Last fall, one evening when the Pennsylvanian air was icy and thick with the promise of a wicked winter (a promise that wasn't kept...thankfully) I planted two large packets of daffodils on the grave, nine in each of the four corners and then mulched the top. It had been mucky but satisfying work, a sort of labor of love performed in the dusky solitude. It also brought to mind another beloved dog I'd once owned.

Sandy was a corgi-terrier mix and I'd had him when I was a kid back in Northern Ireland and he'd died prematurely, poisoned by the British Army who used to sneak up to people's houses late at night and listen at the windows in hopes of hearing people talk about being in the IRA or planning something, etc. (I lived in a staunchly Nationalist area.) To stop the dogs barking, they fed them poisoned meat to kill them and my Sandy must have ate a piece because I found him dead, his mouth caked with spent froth, in the garage next morning. Anyway, Mum allowed me to take the day off school to grieve and I held his rigid corpse for hours before I wrapped my school tie around his neck and buried him in the garden. (Thanks for that, Mum.)

We bought Spice's daffodils on a whim. We'd been visiting a local garden store and happened to notice them in a bin--an 'end of season' sale sort of bin--and as we hadn't decided how to mark his grave, they seemed the perfect answer. We figured they'd beautify the area in spring and be a lasting reminder.

To my surprise, when we arrived at the grave last Friday, the daffodils were in vibrant bloom, most of them anyway. It was like our dog was giving us a gift.

Today, I had a call from a feature editor of a website that's running a tie-in feature with the film entitled Year of the Dog starring the incomparable Molly Shannon of Saturday Night Live fame. It's about a woman and her dog, and the dog dies, and how she tries to rebuild her life, etc. I'm looking forward to seeing it. I'll link to the interview when it posts on May 5th.

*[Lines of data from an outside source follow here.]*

**config.mk**
```make
export PLATFORM = sky130hd
export DESIGN_NAME = ram_arbiter
export DESIGN_NICKNAME = d
export VERILOG_FILES = /design/src/rtl/ram_ctrl_pkg.sv /design/src/rtl/rr_arbiter_2.sv /design/src/rtl/ram_arbiter.sv
export SDC_FILE = /design/constraint.sdc
export NUM_CORES = 1
export LEC_CHECK = 0
export BUFFER_PORTS_ARGS = -buffer_cell sky130_fd_sc_hd__buf_2
export CAP_MARGIN = 30
export CORE_MARGIN = 4
export CORE_UTILIZATION = 42
export DETAILED_ROUTE_END_ITERATION = 8
export GPL_TIMING_DRIVEN = 1
export PLACE_DENSITY = 0.85
export RECOVER_POWER = 100
export SYNTH_ARGS = -nofsm -noshare
export SYNTH_HDL_FRONTEND = slang
export SYNTH_SLANG_ARGS = --single-unit
```
**constraint.sdc**
```tcl
create_clock -name clk -period 1.8 [get_ports clk]
set_clock_uncertainty 0.05 [all_clocks]
set_input_delay 0.09 -clock clk [delete_from_list [all_inputs] [get_ports clk]]
set_output_delay 0.09 -clock clk [all_outputs]
set_load 0.05 [all_outputs]
```
**src/rtl/ram_ctrl_pkg.sv**
```systemverilog
// Shared constants and types for the RAM arbiter slice.
// Sizes, FSM state encoding and requester ids.
package ram_ctrl_pkg;

  localparam int DATA_WIDTH = 32;
  localparam int ADDR_WIDTH = 5;
  localparam int DEPTH      = 1 << ADDR_WIDTH;

  localparam logic ST_INIT = 1'b0;
  localparam logic ST_ARB  = 1'b1;

  localparam int REQ_A = 0;
  localparam int REQ_B = 1;

  typedef struct packed {
    logic                  wen;
    logic [ADDR_WIDTH-1:0] addr;
    logic [DATA_WIDTH-1:0] din;
  } ram_req_t;

endpackage

```
**src/rtl/rr_arbiter_2.sv**
```systemverilog
// Two-way round-robin grant with a last-grant pointer.
// Ports: clk, reset_n, req[1:0], enable in; gnt[1:0] out (one-hot or zero).
module rr_arbiter_2
  import ram_ctrl_pkg::*;
(
  input  logic       clk,
  input  logic       reset_n,
  input  logic [1:0] req,
  input  logic       enable,
  output logic [1:0] gnt
);

  logic last_q;
  logic last_d;

  // On a tie, the requester that did not win last time goes first.
  always_comb begin
    gnt = 2'b00;
    if (enable) begin
      unique case (req)
        2'b01:   gnt = 2'b01;
        2'b10:   gnt = 2'b10;
        2'b11:   gnt = (last_q == 1'(REQ_B)) ? 2'b01 : 2'b10;
        default: gnt = 2'b00;
      endcase
    end
  end

  always_comb begin
    last_d = last_q;
    unique case (1'b1)
      gnt[REQ_A]: last_d = 1'(REQ_A);
      gnt[REQ_B]: last_d = 1'(REQ_B);
      default:    last_d = last_q;
    endcase
  end

  always_ff @(posedge clk or negedge reset_n) begin
    if (!reset_n) last_q <= 1'(REQ_B);
    else          last_q <= last_d;
  end

endmodule

```
**src/rtl/ram_arbiter.sv**
```systemverilog
// Shares one 32x32 single-port RAM between requesters A and B, one access per clock,
// and routes read data back to the issuer. Ports: a_*/b_* clients, ram_* RAM side, busy.
// Build option RAM_INIT_EN: zero-fill the RAM after reset before any grant.
module ram_arbiter
  import ram_ctrl_pkg::*;
(
  input  logic                  clk,
  input  logic                  reset_n,
  input  logic                  a_req,
  input  logic                  a_wen,
  input  logic [ADDR_WIDTH-1:0] a_addr,
  input  logic [DATA_WIDTH-1:0] a_din,
  output logic                  a_gnt,
  output logic                  a_rvalid,
  output logic [DATA_WIDTH-1:0] a_rdata,
  input  logic                  b_req,
  input  logic                  b_wen,
  input  logic [ADDR_WIDTH-1:0] b_addr,
  input  logic [DATA_WIDTH-1:0] b_din,
  output logic                  b_gnt,
  output logic                  b_rvalid,
  output logic [DATA_WIDTH-1:0] b_rdata,
  output logic                  ram_cen,
  output logic                  ram_wen,
  output logic [ADDR_WIDTH-1:0] ram_addr,
  output logic [DATA_WIDTH-1:0] ram_din,
  input  logic [DATA_WIDTH-1:0] ram_dout,
  output logic                  busy
);

  logic       in_arb;
  logic       init_act;
  logic [1:0] gnt;
  ram_req_t   a_r;
  ram_req_t   b_r;

  assign a_r = '{wen: a_wen, addr: a_addr, din: a_din};
  assign b_r = '{wen: b_wen, addr: b_addr, din: b_din};

`ifdef RAM_INIT_EN
  logic                  state_q;
  logic                  state_d;
  logic [ADDR_WIDTH-1:0] cnt_q;
  logic [ADDR_WIDTH-1:0] cnt_d;

  always_ff @(posedge clk or negedge reset_n) begin
    if (!reset_n) begin
      state_q <= ST_INIT;
      cnt_q   <= '0;
    end else begin
      state_q <= state_d;
      cnt_q   <= cnt_d;
    end
  end

  always_comb begin
    state_d = state_q;
    cnt_d   = cnt_q;
    if (state_q == ST_INIT) begin
      cnt_d = cnt_q + 1'b1;
      if (cnt_q == ADDR_WIDTH'(DEPTH - 1)) state_d = ST_ARB;
    end
  end

  assign in_arb   = (state_q == ST_ARB);
  // Outputs are forced quiet while reset is held.
  assign init_act = reset_n && (state_q == ST_INIT);
`else
  assign in_arb   = 1'b1;
  assign init_act = 1'b0;
`endif

  rr_arbiter_2 u_arb (
    .clk     (clk),
    .reset_n (reset_n),
    .req     ({b_req, a_req}),
    .enable  (in_arb && reset_n),
    .gnt     (gnt)
  );

  assign a_gnt = gnt[REQ_A];
  assign b_gnt = gnt[REQ_B];

  always_comb begin
    ram_cen  = 1'b0;
    ram_wen  = 1'b0;
    ram_addr = '0;
    ram_din  = '0;
    busy     = init_act;
    unique case (1'b1)
      init_act: begin
        ram_cen  = 1'b1;
        ram_wen  = 1'b1;
`ifdef RAM_INIT_EN
        ram_addr = cnt_q;
`endif
      end
      gnt[REQ_A]: begin
        ram_cen  = 1'b1;
        ram_wen  = a_r.wen;
        ram_addr = a_r.addr;
        ram_din  = a_r.din;
      end
      gnt[REQ_B]: begin
        ram_cen  = 1'b1;
        ram_wen  = b_r.wen;
        ram_addr = b_r.addr;
        ram_din  = b_r.din;
      end
      default: begin
        ram_cen = 1'b0;
      end
    endcase
  end

  // Read return: remember who issued the read; data arrives next cycle.
  logic                  rd_pending_q;
  logic                  rd_pending_d;
  logic                  rd_id_q;
  logic                  rd_id_d;
  logic [DATA_WIDTH-1:0] a_rdata_q;
  logic [DATA_WIDTH-1:0] a_rdata_d;
  logic [DATA_WIDTH-1:0] b_rdata_q;
  logic [DATA_WIDTH-1:0] b_rdata_d;

  always_comb begin
    rd_pending_d = 1'b0;
    rd_id_d      = rd_id_q;
    unique case (1'b1)
      gnt[REQ_A]: begin
        rd_pending_d = ~a_wen;
        rd_id_d      = 1'(REQ_A);
      end
      gnt[REQ_B]: begin
        rd_pending_d = ~b_wen;
        rd_id_d      = 1'(REQ_B);
      end
      default: begin
        rd_pending_d = 1'b0;
      end
    endcase
  end

  assign a_rvalid = rd_pending_q && (rd_id_q == 1'(REQ_A));
  assign b_rvalid = rd_pending_q && (rd_id_q == 1'(REQ_B));

  // The non-returning side keeps showing its last read word.
  always_comb begin
    a_rdata_d = a_rvalid ? ram_dout : a_rdata_q;
    b_rdata_d = b_rvalid ? ram_dout : b_rdata_q;
  end

  assign a_rdata = a_rdata_d;
  assign b_rdata = b_rdata_d;

  always_ff @(posedge clk or negedge reset_n) begin
    if (!reset_n) begin
      rd_pending_q <= 1'b0;
      rd_id_q      <= 1'(REQ_A);
      a_rdata_q    <= '0;
      b_rdata_q    <= '0;
    end else begin
      rd_pending_q <= rd_pending_d;
      rd_id_q      <= rd_id_d;
      a_rdata_q    <= a_rdata_d;
      b_rdata_q    <= b_rdata_d;
    end
  end

endmodule

```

As I reread this, I realize some people will think this guy's crazy writing about his grief over a dog, but I don't really give a damn. People need to grieve. They need to grieve over humans that die--in my opinion, people don't grieve sufficiently about anyone other than very...and I mean very...immediate family nowadays, and even then their grief's not for long because they get distracted with stuff that doesn't mean much in the end--and they need to grieve over their animals. It's good and right, period.

Monday, April 23, 2007

Yoga 101-First inflate your ball

Yesterday was a magnificently sunny spring day in this part of Pennsylvania. As I outside on the deck drinking coffee and listening to a woodpecker drumming against the trunk of a nearby elm, the phone rang.


It was Lee of L&L.

"Hello, I need to ask Larry something," she said.
"He isn't here. What's up?"
"I've bought a yoga ball and I can't get it to inflate using my compressor. I've tried everything."
"I'll tell him to call."

Later, after doing some weeding in the garden we decided to fetch some black mulch to dress up the flower and shrubbery beds, so we decided to kill three birds with the one stone--get a tuna sandwich for lunch from our local WaWa (Indian for goose), buy a truck load of mulch from our local puppy mill that also doubles as a 'mulch dispensary' in Spring, and call in with L&L to see if we could sort out the Yoga ball problem.

To my amazement, Lee was still working on it, Lynne dressed in a caftan with her mane of long blonde hair tumbling over her shoulders, clearly exacerbated but still giving instructions. The ball was purple, large and flat as a pancake, the compressor straining like a jet engine as Lee held the hose with a valve inside the ball's opening.

"You're taking up yoga?" I said.
"Aha...hopefully." She nodded at what should be a ball.
Lynne was consulting the writing on the box. It was a Yoga novice's dream--mat, wooden thingie to help with body posture while performing the more complex contortions, and the aforementioned pancake-like, lurid ball.

"I can't believe they don't give instructions how to blow the ball up," Lynne said. "She looked at the black hand pump that had come with it. I've given up on this."

"I've got about twenty metal valves and tried any that will fit inside the ball's air hole and still that compressor won't fill it with air," said Lee.

Larry checked the compressor and hose. It was functioning properly.
"That's wierd," he said.

He took a valve he'd brought, stuck it inside the ball's opening, wiggled it about and then switched on the compressor. Stll the ball remained defiantly flat.
He tried another valve with the same result.

"Oh, wait a minute," he said. I think the white thing inside the air hole has to come out."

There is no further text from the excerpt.